Parmi elles, l’histoire du musée d’art contemporain Ars Aevi (anagramme de Sarajevo en latin) est saisissante. Au début du siège de Sarajevo, Enjo Hadžiomerspahić et son équipe lancent ce projet et reçoivent une impressionnante collection d’œuvres offertes à Sarajevo par les plus grands artistes internationaux contemporains : Kounellis, Opalka, Pistoletto, Buren, Kapoor, Abramovic, Viola et d’autres. De nombreux musées et fonds d’art contemporain d’Europe ont soutenu le projet et une première exposition des œuvres a eu lieu en 1999 sous le patronage de l’Unesco. Renzo Piano s’est engagé à dessiner gracieusement le bâtiment pour accueillir la collection, exposée une nouvelle fois à Mostar en 2004 à l’occasion de l’inauguration de la réplique du vieux pont. Mais, hélas, la construction est aujourd’hui ajournée par les dirigeants politiques et la collection ne bénéficie donc toujours pas des espaces promis.

Il n’empêche, les Don Quichotte modernes de Bosnie-Herzégovine sont légion : Kriterion, le premier cinéma d’art et essai du pays ; OKC Abrašević, le Centre culturel pour la jeunesse Abrašević de Mostar, qui par ses activités réussit à réunir cette ville du sud divisée entre Bosniaques et Croates. D’autres acteurs de la scène culturelle travaillent à l’unité du pays, que ce soit dans le domaine de la danse contemporaine, du spectacle vivant, du multimédia : ils défendent la liberté intellectuelle et artistique, les différences, l’égalité en proposant des modèles alternatifs d’une société fondée sur la solidarité collective et la responsabilité individuelle. Ainsi Damir Imamovic, compositeur et interprète du sevdah nouveau (musique et chanson bosniaque traditionnelle que l’on appelle le « fado bosniaque »), part en tournée dans les villages isolés à la rencontre des jeunes pour faire renaître d’anciens centres culturels en danger d’extinction. La East West
Theatre Company
, toutes entités confondues, traverse le pays et présente des pièces de théâtre contemporain et engagé, comme symbole d’un combat contre la séparation et la haine.

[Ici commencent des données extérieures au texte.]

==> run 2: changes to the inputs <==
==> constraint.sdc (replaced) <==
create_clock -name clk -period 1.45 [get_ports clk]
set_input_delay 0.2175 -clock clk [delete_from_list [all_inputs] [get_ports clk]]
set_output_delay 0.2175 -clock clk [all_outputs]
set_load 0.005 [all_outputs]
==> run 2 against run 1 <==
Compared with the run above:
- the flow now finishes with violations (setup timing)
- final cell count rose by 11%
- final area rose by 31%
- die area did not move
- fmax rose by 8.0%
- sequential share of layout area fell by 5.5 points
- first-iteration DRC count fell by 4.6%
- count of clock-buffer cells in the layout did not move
File: src/rtl/tdma_pkg.sv
package tdma_pkg;

    typedef enum logic [1:0] {
        TX_DFW   = 2'd0,
        TX_FRAME = 2'd1,
        TX_ACK   = 2'd2,
        TX_CFG   = 2'd3
    } tx_kind_t;

    typedef enum logic [2:0] {
        ST_SYNC,
        ST_OPEN,
        ST_PROBE,
        ST_DATA,
        ST_APOLL,
        ST_ACKTX,
        ST_GAP
    } poll_st_t;

endpackage

File: src/rtl/tdma_len_pick.sv
module tdma_len_pick #(
    parameter int N      = 4,
    parameter int SLOT_W = 8,
    parameter int IDX_W  = 2
) (
    input  logic [N*SLOT_W-1:0] cfg,
    input  logic [IDX_W-1:0]    idx,
    output logic [SLOT_W-1:0]   len
);
    logic [SLOT_W-1:0] lens [N];

    // Unpack the flat config bus; a zero length is clamped to one word.
    for (genvar g = 0; g < N; g++) begin : g_unpack
        always_comb begin
            lens[g] = cfg[g*SLOT_W +: SLOT_W];
            if (lens[g] == '0) lens[g] = SLOT_W'(1);
        end
    end

    always_comb begin
        len = lens[0];
        for (int i = 0; i < N; i++)
            if (idx == IDX_W'(i)) len = lens[i];
    end
endmodule

File: src/rtl/tdma_sel_decode.sv
module tdma_sel_decode #(
    parameter int N     = 4,
    parameter int IDX_W = 2
) (
    input  logic [IDX_W-1:0] idx,
    input  logic             en,
    input  logic             fire,
    output logic [N-1:0]     sel,
    output logic [N-1:0]     tout
);
    for (genvar g = 0; g < N; g++) begin : g_dec
        assign sel[g]  = en   && (idx == IDX_W'(g));
        assign tout[g] = fire && (idx == IDX_W'(g));
    end
endmodule

File: src/rtl/tdma_poll_master.sv
module tdma_poll_master
    import tdma_pkg::*;
#(
    parameter int N          = 4,
    parameter int SLOT_W     = 8,
    parameter int WORD_W     = 8,
    parameter int ACK_WAIT   = 4,
    parameter int SYNC_WORDS = 2,
    parameter int MAX_FRAME  = 32
) (
    input  logic                clk,
    input  logic                rst_n,
    input  logic                word_done,
    input  logic                rx_has_data,
    input  logic                ack_rx,
    input  logic [N-1:0]        m_pending,
    input  logic [N*SLOT_W-1:0] slot_len_cfg,
    output logic [N-1:0]        sel,
    output logic [1:0]          tx_kind,
    output logic [WORD_W-1:0]   cfg_word,
    output logic                slot_start,
    output logic [N-1:0]        app_tout
);
    localparam int IDX_W = (N > 1) ? $clog2(N) : 1;
    localparam logic [SLOT_W-1:0] ONE       = SLOT_W'(1);
    localparam logic [SLOT_W-1:0] ACK_LAST  = SLOT_W'(ACK_WAIT - 1);
    localparam logic [SLOT_W-1:0] SYNC_LAST = SLOT_W'(SYNC_WORDS - 1);
    localparam logic [IDX_W-1:0]  LAST_IDX  = IDX_W'(N - 1);

    poll_st_t          st, nxt;
    logic [IDX_W-1:0]  idx;
    logic [SLOT_W-1:0] wcnt;
    logic [SLOT_W-1:0] len;
    logic              m_tx, s_tx;
    logic              tout_fire;

    tdma_len_pick #(.N(N), .SLOT_W(SLOT_W), .IDX_W(IDX_W)) u_len (
        .cfg(slot_len_cfg), .idx(idx), .len(len)
    );

    tdma_sel_decode #(.N(N), .IDX_W(IDX_W)) u_dec (
        .idx(idx), .en(st != ST_GAP), .fire(tout_fire),
        .sel(sel), .tout(app_tout)
    );

    function automatic poll_st_t after_data(input logic mt, input logic sd);
        if (mt)      return ST_APOLL;
        else if (sd) return ST_ACKTX;
        else         return ST_GAP;
    endfunction

    // Next-state logic
    always_comb begin
        nxt       = st;
        tout_fire = 1'b0;
        unique case (st)
            ST_SYNC:  if (word_done && wcnt == SYNC_LAST && idx == LAST_IDX) nxt = ST_OPEN;
            ST_OPEN:  nxt = ST_PROBE;
            ST_PROBE: if (word_done) begin
                if (!m_tx && !rx_has_data) nxt = ST_GAP;
                else if (len == ONE)       nxt = after_data(m_tx, rx_has_data);
                else                       nxt = ST_DATA;
            end
            ST_DATA:  if (word_done && (wcnt + ONE) == len)
                nxt = after_data(m_tx, s_tx | rx_has_data);
            ST_APOLL: if (word_done) begin
                if (ack_rx) begin
                    nxt = s_tx ? ST_ACKTX : ST_GAP;
                end else if (wcnt == ACK_LAST) begin
                    tout_fire = 1'b1;
                    nxt = s_tx ? ST_ACKTX : ST_GAP;
                end
            end
            ST_ACKTX: if (word_done) nxt = ST_GAP;
            ST_GAP:   nxt = ST_OPEN;
            default:  nxt = ST_SYNC;
        endcase
    end

    // State register
    always_ff @(posedge clk) begin
        if (!rst_n) st <= ST_SYNC;
        else        st <= nxt;
    end

    // Slave index, word counter and slot flags
    always_ff @(posedge clk) begin
        if (!rst_n) begin
            idx  <= '0;
            wcnt <= '0;
            m_tx <= 1'b0;
            s_tx <= 1'b0;
        end else begin
            unique case (st)
                ST_SYNC: if (word_done) begin
                    if (wcnt == SYNC_LAST) begin
                        wcnt <= '0;
                        idx  <= (idx == LAST_IDX) ? '0 : idx + IDX_W'(1);
                    end else begin
                        wcnt <= wcnt + ONE;
                    end
                end
                ST_OPEN: begin
                    wcnt <= '0;
                    m_tx <= m_pending[idx];
                    s_tx <= 1'b0;
                end
                ST_PROBE, ST_DATA: if (word_done) begin
                    wcnt <= (nxt == ST_APOLL) ? '0 : wcnt + ONE;
                    s_tx <= s_tx | rx_has_data;
                end
                ST_APOLL: if (word_done) wcnt <= wcnt + ONE;
                ST_ACKTX: ;
                ST_GAP:   idx <= (idx == LAST_IDX) ? '0 : idx + IDX_W'(1);
                default:  ;
            endcase
        end
    end

    // Outputs
    always_comb begin
        slot_start = (st == ST_OPEN);
        cfg_word   = (st == ST_SYNC) ? WORD_W'(MAX_FRAME) : '0;
        unique case (st)
            ST_SYNC:           tx_kind = TX_CFG;
            ST_PROBE, ST_DATA: tx_kind = m_tx ? TX_FRAME : TX_DFW;
            ST_ACKTX:          tx_kind = TX_ACK;
            default:           tx_kind = TX_DFW;
        endcase
    end
endmodule

File: config.mk
export PLATFORM = sky130hd
export DESIGN_NAME = tdma_poll_master
export DESIGN_NICKNAME = d
export VERILOG_FILES = /design/src/rtl/tdma_pkg.sv /design/src/rtl/tdma_len_pick.sv /design/src/rtl/tdma_sel_decode.sv /design/src/rtl/tdma_poll_master.sv
export SDC_FILE = /design/constraint.sdc
export NUM_CORES = 1
export LEC_CHECK = 0
export ABC_AREA = 1
export BUFFER_PORTS_ARGS = -buffer_cell sky130_fd_sc_hd__buf_2
export CORE_MARGIN = 10
export CORE_UTILIZATION = 47
export CTS_CLUSTER_DIAMETER = 100
export CTS_CLUSTER_SIZE = 12
export DETAILED_ROUTE_END_ITERATION = 8
export GPL_TIMING_DRIVEN = 0
export HOLD_SLACK_MARGIN = 0.02
export PLACE_DENSITY = 0.89
export SYNTH_ARGS = -nofsm -noshare
export SYNTH_HDL_FRONTEND = slang
export SYNTH_SLANG_ARGS = --single-unit
File: constraint.sdc
create_clock -name clk -period 2.5 [get_ports clk]
set_clock_uncertainty 0.1 [all_clocks]
set_input_delay 0.5 -clock clk [delete_from_list [all_inputs] [get_ports clk]]
set_output_delay 0.5 -clock clk [all_outputs]
set_load 0.01 [all_outputs]
# Word-level counts from Yosys, hierarchy flattened

Cells that the tools add are included.

Output and inout port bits: 19
Word-level logic and storage cells: 98
Bits in registers: 15

Mux-type cells: 43
Bitwise gates (word level): 1
Reductions and logical operators: 27
$lt $le $gt $ge: 1
$add $sub $neg: 2
Eq/ne operators: 19

Operators by type and width:

| kind                                                            | count |
|---|---|
| 8-bit two-way mux                                               | 12 |
| 8-bit zero test                                                 | 4 |
| 8-bit one-hot mux with 4 select lines                           | 1 |
| 3-bit two-way mux                                               | 9 |
| 3-bit one-hot mux with 7 select lines                           | 1 |
| 8-bit by 1-bit == test with 1-bit output, second input constant | 2 |
| 2-bit two-way mux                                               | 8 |
| 3-bit == test, second input constant                            | 4 |
| 1-bit logical AND                                               | 12 |
| 8-bit by 1-bit adder with 8-bit output, second input constant   | 1 |
| 8-bit by 2-bit == test with 1-bit output, second input constant | 1 |
| 8-bit == test                                                   | 1 |
| 2-bit != test, second input constant                            | 4 |
| 1-bit two-way mux                                               | 7 |
| 3-bit by 2-bit == test with 1-bit output, second input constant | 2 |
| 6-bit two-way mux                                               | 1 |
| 2-bit one-hot mux with 3 select lines                           | 1 |
| 2-bit == test, second input constant                            | 2 |
| 2-bit one-hot mux with 2 select lines                           | 1 |
| 4-bit AND reduction                                             | 1 |
| 2-bit nonzero test                                              | 2 |
| 4-bit nonzero test                                              | 1 |
| 3-bit by 1-bit == test with 1-bit output, second input constant | 1 |
| 3-bit zero test                                                 | 1 |
| other kinds (12)                                                | 13 |

# Depth between registers and ports, before layout

Word-level depth: 14
Gate-level depth with buffers: 22

# Hierarchy

A second synthesis with hierarchy kept.

Cells, all modules: 344
Area, all modules: 1808.0 µm²

Modules (own cells, without submodules):

| module           | instances | cells an instance | area an instance (µm²) |
|---|---|---|---|
| tdma_poll_master | 1         | 247               | 1375.1 |
| tdma_len_pick    | 1         | 81                | 372.9 |
| tdma_sel_decode  | 1         | 16                | 60.1 |

# Worst setup path before layout

No wires, ideal clock.

Path kind: reg2reg
From: register idx[0]
To: register wcnt[7]
Buffers on the path: 1
Clock period less this slack: 2.309 ns
Cell stages (with the launch flop): 20
Slack: 0.191 ns
Arrival: 2.076 ns
Cells stage by stage: dfxtp_1 > inv_1 > ha_1 > buf_4 > inv_2 > nand3_1 > a21oi_1 > nand2_1 > nor2_1 > nand3_1 > nand2_1 > nand2_1 > nand2_1 > nand2_1 > a21oi_2 > nand3_1 > nand2_2 > nand2_4 > nand2_1 > a21oi_1

Longest elaborated chain between the ends: 13

Ends and longest elaborated chain:

| element                                  | line                    | text |
|---|---|---|
| from (decl)                              | tdma_poll_master.sv:31  | `logic [IDX_W-1:0] idx;` |
| from (signal assigned)                   | tdma_poll_master.sv:98  | `idx <= (idx == LAST_IDX) ? '0 : idx + IDX_W'(1);` |
| from (signal assigned)                   | tdma_poll_master.sv:114 | `ST_GAP: idx <= (idx == LAST_IDX) ? '0 : idx + IDX_W'(1);` |
| 2-bit by 1-bit == test with 1-bit output | tdma_len_pick.sv:23     | `if (idx == IDX_W'(i)) len = lens[i];` |
| 8-bit two-way mux (3 in a row)           | tdma_len_pick.sv:23     |  |
| 8-bit by 1-bit == test with 1-bit output | tdma_poll_master.sv:61  | `else if (len == ONE) nxt = after_data(m_tx, rx_has_data);` |
| 3-bit two-way mux                        | tdma_poll_master.sv:61  |  |
| 3-bit two-way mux                        | tdma_poll_master.sv:60  | `if (!m_tx && !rx_has_data) nxt = ST_GAP;` |
| 3-bit two-way mux                        | tdma_poll_master.sv:59  | `ST_PROBE: if (word_done) begin` |
| 3-bit one-hot mux with 7 select lines *  | tdma_poll_master.sv:56  | `unique case (st)` |
| 3-bit == test *                          | tdma_poll_master.sv:109 | `wcnt <= (nxt == ST_APOLL) ? '0 : wcnt + ONE;` |
| 8-bit two-way mux *                      | tdma_poll_master.sv:109 |  |
| 8-bit two-way mux *                      | tdma_poll_master.sv:108 | `ST_PROBE, ST_DATA: if (word_done) begin` |
| 8-bit one-hot mux with 4 select lines *  | tdma_poll_master.sv:94  | `unique case (st)` |
| to (signal assigned)                     | tdma_poll_master.sv:100 | `wcnt <= wcnt + ONE;` |
| to (signal assigned)                     | tdma_poll_master.sv:109 |  |
| to (signal assigned)                     | tdma_poll_master.sv:112 | `ST_APOLL: if (word_done) wcnt <= wcnt + ONE;` |
| to (decl)                                | tdma_poll_master.sv:32  | `logic [SLOT_W-1:0] wcnt;` |

Every way passes the cells marked *; elsewhere a longest branch is shown, timed or not. The select of a mux whose other input is x is not followed.
A chain may end at the register's enable or synchronous reset.

# Worst setup path in the final report

From: register idx[0]
To: register wcnt[4]

Same word-level chain as after synthesis.

==> summary.txt <==
Clocking
  – Clk root buf: clkbuf_8
  – Hold_buf cts: 0
  – CTS buffer count: 3
  – Max clock buf depth: 2
  – Clk sinks: 15
  – Clock Latency Late Sink: 0.25 ns
  – CTS tree: built
  – Clock transition at path regs: 0.06 ns
  – H-tree depth: 1

Run
  – Max cap viols: 0

Global route
  – Antenna violations before repair: 0
  – M3 GR Usage: 0.0283
  – Largest net degree at the start of global routing: 11
  – GR Layer Usage met1: 0.185
  – Met2 usage: 0.262
  – Vias in the first global route: 2,123
  – Total grt overflow: 0
  – Gr usage total: 0.152
  – Global-route wire length before repair: 9340 um
  – Busiest layer in global routing: met2

Yosys
  – Gate count of the mapped netlist: 356
  – Syn avg cell area: 5.30 sq um
  – Total number of yosys warnings: 0
  – Post-Syn Area: 1890 sq um
  – Unique masters post-synth: 32
  – Register area share after synthesis: 0.159
  – #FFs+latches synth: 15

Finish
  – Share of cells above drive strength 1: 0.370
  – # diodes: 0
  – Multi-input logic area: 1670 sq um
  – Layout area overhead: 46.3%
  – FF+latch area: 310 sq um
  – Layout Cells excl Fill: 475
  – Fin nets: 475
  – # fillers: 279

Floorplanning
  – Die ar.: 6950 sq um
  – DIE WIDTH: 83.4 um
  – Starting Density: 0.500
  – Row count: 22
  – Top Ports: 60
  – Die height: 83.4 um
  – Placeable Area: 3770 sq um

Placement
  – Detailed placement HPWL: 4660 um
  – Dpl cells: 462
  – Port Buffers: 52
  – Gpl congestion: 0.954

Timing
  – Final Cycle Share: 1.01
  – Fmax achieved: 0.394 GHz
  – Least-Margin Pin Slew: 0.751 ns
  – Final number of setup-violating endpoints: 8
  – Final Hold Fails: 0
  – Worst slew margin: 0.499
  – Minimum clock period: 2.54 ns
  – Post-route setup slack: -0.0350 ns
  – Slew Limit Fails: 0
  – Setup tns final: -0.192 ns
  – RSZ-0062 raised after global routing: true

Detailed routing
  – WL/cell: 15.5 um
  – DR vias/cell: 5.52
  – DR pass1 iterations: 7
  – Antenna viol nets, final: 0
  – # DRC: 0
  – Via count: 2,622
  – Final WL: 7360 um
  – Initial DRC Count: 368

Worst setup path
  – Required @ worst endpoint: 2.52 ns
  – Worst R2R Setup Slack: -0.04 ns
  – Buffers & Inverters on Critical Path: 3
  – CP top delay family: simple AND/OR/NAND/NOR gates
  – CP endpoint kind: flop
  – Max stage delay cell, worst path: dfxtp_4
  – Reg2Reg Launch Point: idx[0]$_SDFFE_PN0P_
  – R2R Path End: wcnt[4]$_SDFFE_PN0P_
  – WP data arrival: 2.55 ns
  – CP max FO: 8
  – Cells on worst reg2reg path: 19
  – Critical path's largest stage delay: 0.41 ns
  – Setup CP Type: reg -> reg
  – Crit-path cells: clkinv_4 > ha_4 > buf_12 > inv_8 > nor2_1 > nor2_1 > nand2_1 > nand2_2 > nand3_2 > a21oi_2 > nand2_1 > nor2_2 > nand3_2 > a21oi_2 > nand3_2 > nand2_2 > nand2_4 > nand2_1 > a21oi_1
  – Startpoint Class: flop

Run status
  – Violated checks: setup timing
  – Status: complete, but fails checks

Power
  – VDD IR-drop max: 351 uV
  – Power Density: 307 nW/um^2
  – Total leakage power: 0.00134 uW

Min path
  – Hold Path Sink: m_tx$_SDFFE_PN0P_
  – Hold depth: 3
  – Worst Hold Class: in -> reg
  – Hold Path Origin: rst_n
[state kept, by name, indices dropped and copies added (netlist names)]
register  flops
m_tx          1
idx           2
wcnt          8
s_tx          1
st            3
[worst register-to-register path, delay by kind of cell, from the launching register on]
| family | cells | cell delay (ns) |
|---|---|---|
| flip-flops | 1 | 0.41 |
| adder cells (fa/ha/maj) | 1 | 0.18 |
| AO/OA/AOI/OAI | 3 | 0.37 |
| buffers and inverters | 3 | 0.29 |
| AND/OR/NAND/NOR | 12 | 1.06 |
[through the flow]
step	setup slack, ns	hold WS [ns]	utilization	power (uW)	instance area (sq um)
final	-0.0350	0.372	0.732	847	2760
after global routing	-0.228	0.398	0.732	897	2760
after CTS	0.0181	0.378	0.610	711	2300
after detailed placement	-0.162	0.370	0.591	509	2230
after global placement	-0.0990	0.368	0.591	504	2230
after floorplan	0.191	0.358	-	429	1910
[cell usage in the layout (no fill, tap or decap), types with 4 or more instances in the layout]
cell type / n
a21oi_2: 9
a21oi_1: 13
nand3_2: 9
nor3_1: 7
nand3_1: 14
buf_4: 17
o21ai_0: 8
nand4_1: 5
nand2_4: 9
buf_2: 52
conb_1: 7
ha_4: 4
nand3_4: 5
inv_1: 46
nand2_2: 22
dfxtp_1: 11
nor2_1: 52
nor2_2: 4
nand2_1: 82
[repair_timing]
action                     CTS  global route
pin swaps                    3            18
hold endpoints to repair     0             0
setup endpoints to repair    8            13
cloned                       0             3
resized for setup            9           103
setup buffers                1             5
[Yosys cell counts (all sizes together)]
cell type,instances,share of area
a22oi,1,0.0040
nand2,113,0.23
xor2,1,0.0046
or2,3,0.0099
o21a,1,0.0040
nand4,5,0.017
nor3b,1,0.0040
nor3,7,0.019
dfxtp,15,0.16
nand3b,2,0.0080
o22ai,2,0.0066
inv,53,0.11
buf,12,0.050
ha,6,0.040
o31ai,2,0.0080
a21oi,24,0.070
nand3,28,0.074
nor4,2,0.0066
nor2,59,0.12
o211ai,2,0.0080
xnor2,1,0.0046
clkbuf,2,0.0040
conb,1,0.0020
a211oi,2,0.0080
o21ai,8,0.021
a21boi,3,0.012
[layout make-up]
class	instances	share of cell area
Buffer	14	0.0426
Clock buffer	3	0.0150
Clock inverter	1	0.00181
Inverter	53	0.0820
Multi-Input combinational cell	280	0.604
Sequential cell	15	0.112
Tap cell	48	0.0218
Timing Repair Buffer	60	0.116
Timing Repair inverter	1	0.00408
[worst max path at each step]
stage	start	to	slack (ns)	depth (start not counted)
after floorplan	idx[0]$_SDFFE_PN0P_	wcnt[7]$_SDFFE_PN0P_	0.19	19
after global placement	idx[0]$_SDFFE_PN0P_	wcnt[5]$_SDFFE_PN0P_	-0.1	17
after detailed placement	idx[0]$_SDFFE_PN0P_	wcnt[3]$_SDFFE_PN0P_	-0.16	17
after CTS	idx[0]$_SDFFE_PN0P_	wcnt[3]$_SDFFE_PN0P_	0.02	22
after global routing	idx[0]$_SDFFE_PN0P_	wcnt[4]$_SDFFE_PN0P_	-0.23	19
final	idx[0]$_SDFFE_PN0P_	wcnt[4]$_SDFFE_PN0P_	-0.04	19
[kinds of logic (layout without fill, tap and decap cells)]
logic type                 after synthesis  after routing  share of synthesized area
adders and majority gates                6              6                     0.0398
other                                    1              7                    0.00199
AOI/OAI and AO/OA                       45             45                      0.141
buffers and inverters                   67            132                      0.159
xor gates and xnor gates                 2              2                    0.00929
DFF                                     15             15                      0.159
and+or+nand+nor                        220            220                      0.489
[power by group]
group	internal [uW]	switching, uW	leakage, uW
registers	245	14.2	0.000124
clock network	110	89.0	0.0000255
logic	151	237	0.00119
total	507	340	0.00134
[layer usage]
metal,vias up,share of wire
met5,-,0
met4,0,0.036
met3,28,0.088
met2,173,0.49
met1,1161,0.39
li1,1260,-
Note: power is estimated with default switching activity, not from simulation.
**src/rtl/isairq_pkg.sv**
```systemverilog
package isairq_pkg;

    localparam int BUS_W = 16;

    typedef enum logic [1:0] {
        REG_VERSION = 2'd0,
        REG_IRQ     = 2'd1,
        REG_CTRL    = 2'd2,
        REG_WDOG    = 2'd3
    } reg_sel_e;

    typedef enum logic {
        IRQ_QUIET  = 1'b0,
        IRQ_RAISED = 1'b1
    } line_state_e;

endpackage

```
**src/rtl/isairq_edge_sync.sv**
```systemverilog
module isairq_edge_sync #(
    parameter int NUM_IRQ     = 8,
    parameter int SYNC_STAGES = 2
) (
    input  logic               clk,
    input  logic               rst_n,
    input  logic [NUM_IRQ-1:0] lines_in,
    output logic [NUM_IRQ-1:0] rise
);
    logic [NUM_IRQ-1:0] chain [SYNC_STAGES];
    logic [NUM_IRQ-1:0] prev_q;

    always_ff @(posedge clk or negedge rst_n) begin
        if (!rst_n) begin
            for (int s = 0; s < SYNC_STAGES; s++) chain[s] <= '0;
            prev_q <= '0;
        end else begin
            chain[0] <= lines_in;
            for (int s = 1; s < SYNC_STAGES; s++) chain[s] <= chain[s-1];
            prev_q <= chain[SYNC_STAGES-1];
        end
    end

    assign rise = chain[SYNC_STAGES-1] & ~prev_q;
endmodule

```
**src/rtl/isairq_pending.sv**
```systemverilog
module isairq_pending #(
    parameter int NUM_IRQ = 8
) (
    input  logic               clk,
    input  logic               rst_n,
    input  logic [NUM_IRQ-1:0] rise,
    input  logic [NUM_IRQ-1:0] ack_mask,
    output logic [NUM_IRQ-1:0] pend_q
);
    always_ff @(posedge clk or negedge rst_n) begin
        if (!rst_n) pend_q <= '0;
        else        pend_q <= (pend_q & ~ack_mask) | rise;
    end
endmodule

```
**src/rtl/isairq_line_fsm.sv**
```systemverilog
module isairq_line_fsm
    import isairq_pkg::*;
(
    input  logic clk,
    input  logic rst_n,
    input  logic any_pending,
    output logic host_irq
);
    line_state_e state_q, state_d;

    always_ff @(posedge clk or negedge rst_n) begin
        if (!rst_n) state_q <= IRQ_QUIET;
        else        state_q <= state_d;
    end

    always_comb begin
        state_d = state_q;
        unique case (state_q)
            IRQ_QUIET:  if (any_pending)  state_d = IRQ_RAISED;
            IRQ_RAISED: if (!any_pending) state_d = IRQ_QUIET;
        endcase
    end

    always_comb begin
        host_irq = 1'b0;
        unique case (state_q)
            IRQ_QUIET:  host_irq = 1'b0;
            IRQ_RAISED: host_irq = 1'b1;
        endcase
    end
endmodule

```
**src/rtl/isa_irq_aggregator.sv**
```systemverilog
module isa_irq_aggregator
    import isairq_pkg::*;
#(
    parameter int         ADDR_W      = 25,
    parameter int         NUM_IRQ     = 8,
    parameter int         CTRL_W      = 8,
    parameter int         SYNC_STAGES = 2,
    parameter logic [3:0] VER_MAJOR   = 4'h2,
    parameter logic [3:0] VER_ISSUE   = 4'h5
) (
    input  logic               clk,
    input  logic               rst_n,
    input  logic [NUM_IRQ-1:0] isa_irq,
    input  logic               bus_sel,
    input  logic               bus_wr,
    input  logic [ADDR_W-1:0]  bus_addr,
    input  logic [BUS_W-1:0]   bus_wdata,
    output logic [BUS_W-1:0]   bus_rdata,
    output logic               host_irq,
    output logic               cf_reset
);
    localparam int SEL_LSB = ADDR_W - 2;

    reg_sel_e           reg_sel;
    logic               wr_en, rd_en;
    logic [NUM_IRQ-1:0] rise_vec, ack_mask, pend_q;
    logic [CTRL_W-1:0]  ctrl_q;
    logic [BUS_W-1:0]   wdog_q;

    assign reg_sel = reg_sel_e'(bus_addr[ADDR_W-1:SEL_LSB]);
    assign wr_en   = bus_sel & bus_wr;
    assign rd_en   = bus_sel & ~bus_wr;
    assign ack_mask = (wr_en && reg_sel == REG_IRQ) ? bus_wdata[NUM_IRQ-1:0] : '0;

    isairq_edge_sync #(.NUM_IRQ(NUM_IRQ), .SYNC_STAGES(SYNC_STAGES)) u_sync (
        .clk(clk), .rst_n(rst_n), .lines_in(isa_irq), .rise(rise_vec)
    );

    isairq_pending #(.NUM_IRQ(NUM_IRQ)) u_pend (
        .clk(clk), .rst_n(rst_n), .rise(rise_vec), .ack_mask(ack_mask), .pend_q(pend_q)
    );

    isairq_line_fsm u_line (
        .clk(clk), .rst_n(rst_n), .any_pending(|pend_q), .host_irq(host_irq)
    );

    always_ff @(posedge clk or negedge rst_n) begin
        if (!rst_n) begin
            ctrl_q <= '0;
            wdog_q <= '0;
        end else if (wr_en) begin
            if (reg_sel == REG_CTRL) ctrl_q <= bus_wdata[CTRL_W-1:0];
            if (reg_sel == REG_WDOG) wdog_q <= bus_wdata;
        end
    end

    assign cf_reset = ctrl_q[0];

    always_comb begin
        bus_rdata = '0;
        if (rd_en) begin
            unique case (reg_sel)
                REG_VERSION: bus_rdata = {{(BUS_W-8){1'b0}}, VER_MAJOR, VER_ISSUE};
                REG_IRQ:     bus_rdata = {{(BUS_W-NUM_IRQ){1'b0}}, pend_q};
                REG_CTRL:    bus_rdata = {{(BUS_W-CTRL_W){1'b0}}, ctrl_q};
                REG_WDOG:    bus_rdata = wdog_q;
            endcase
        end
    end
endmodule

```
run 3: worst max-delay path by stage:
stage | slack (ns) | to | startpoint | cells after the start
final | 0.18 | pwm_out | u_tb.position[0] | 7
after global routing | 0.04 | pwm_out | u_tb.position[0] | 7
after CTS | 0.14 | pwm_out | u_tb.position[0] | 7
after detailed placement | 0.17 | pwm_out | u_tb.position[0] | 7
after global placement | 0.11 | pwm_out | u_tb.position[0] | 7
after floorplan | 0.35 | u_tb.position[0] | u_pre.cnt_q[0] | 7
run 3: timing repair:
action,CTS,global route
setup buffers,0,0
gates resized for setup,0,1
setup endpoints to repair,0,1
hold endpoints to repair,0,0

Ainsi lorsque le festival international de théâtre MESS, le Festival de jazz ou le Sarajevo Film Festival proposent des ateliers pour enfants et adolescents ou des laboratoires et des concours pour des jeunes talents, leur acte culturel politique et citoyen souligne combien les dirigeants politiques en place délaissent les nouvelles stratégies culturelles pour la jeunesse.

Ces programmations, qui mettent de plus en plus l’accent sur l’échange et les activités pluridisciplinaires, conduisent peu à peu les acteurs de la politique culturelle à suivre ces changements, et à s’ouvrir sur une création qui tourne le dos à l’apartheid social et politique.

Aujourd’hui, pour les promoteurs de la culture, il ne s’agit plus seulement d’exiger des fonds de l’État pour subventionner les sept plus grosses institutions culturelles nationales (la Bibliothèque nationale et universitaire, le Musée national, le Musée historique, la Galerie nationale, le Musée de la littérature et de théâtre) qui sont à l’agonie et condamnées à fermer. Il s’agit surtout de permettre à ces institutions d’accéder à un mode de fonctionnement différent – c’est-à-dire d’en alléger la bureaucratie coûteuse – et de leur insuffler une force nouvelle pour en faire des lieux vivants. Car si elle n’est pas dans un mouvement constant, dans un développement dynamique et ouvert, si elle n’est pas bruyante et dérangeante, la culture finit par tomber dans l’immobilisme et se vider de son sens. La culture a été le salut de tout un peuple en temps de guerre. Aujourd’hui, en temps de paix vacillante, il revient à la société civile de faire du vacarme pour sortir la culture du pétrin.

Post-scriptum

Azra Pita-Parente est directrice de Publika, fondation de développement culturel, éducatif et social.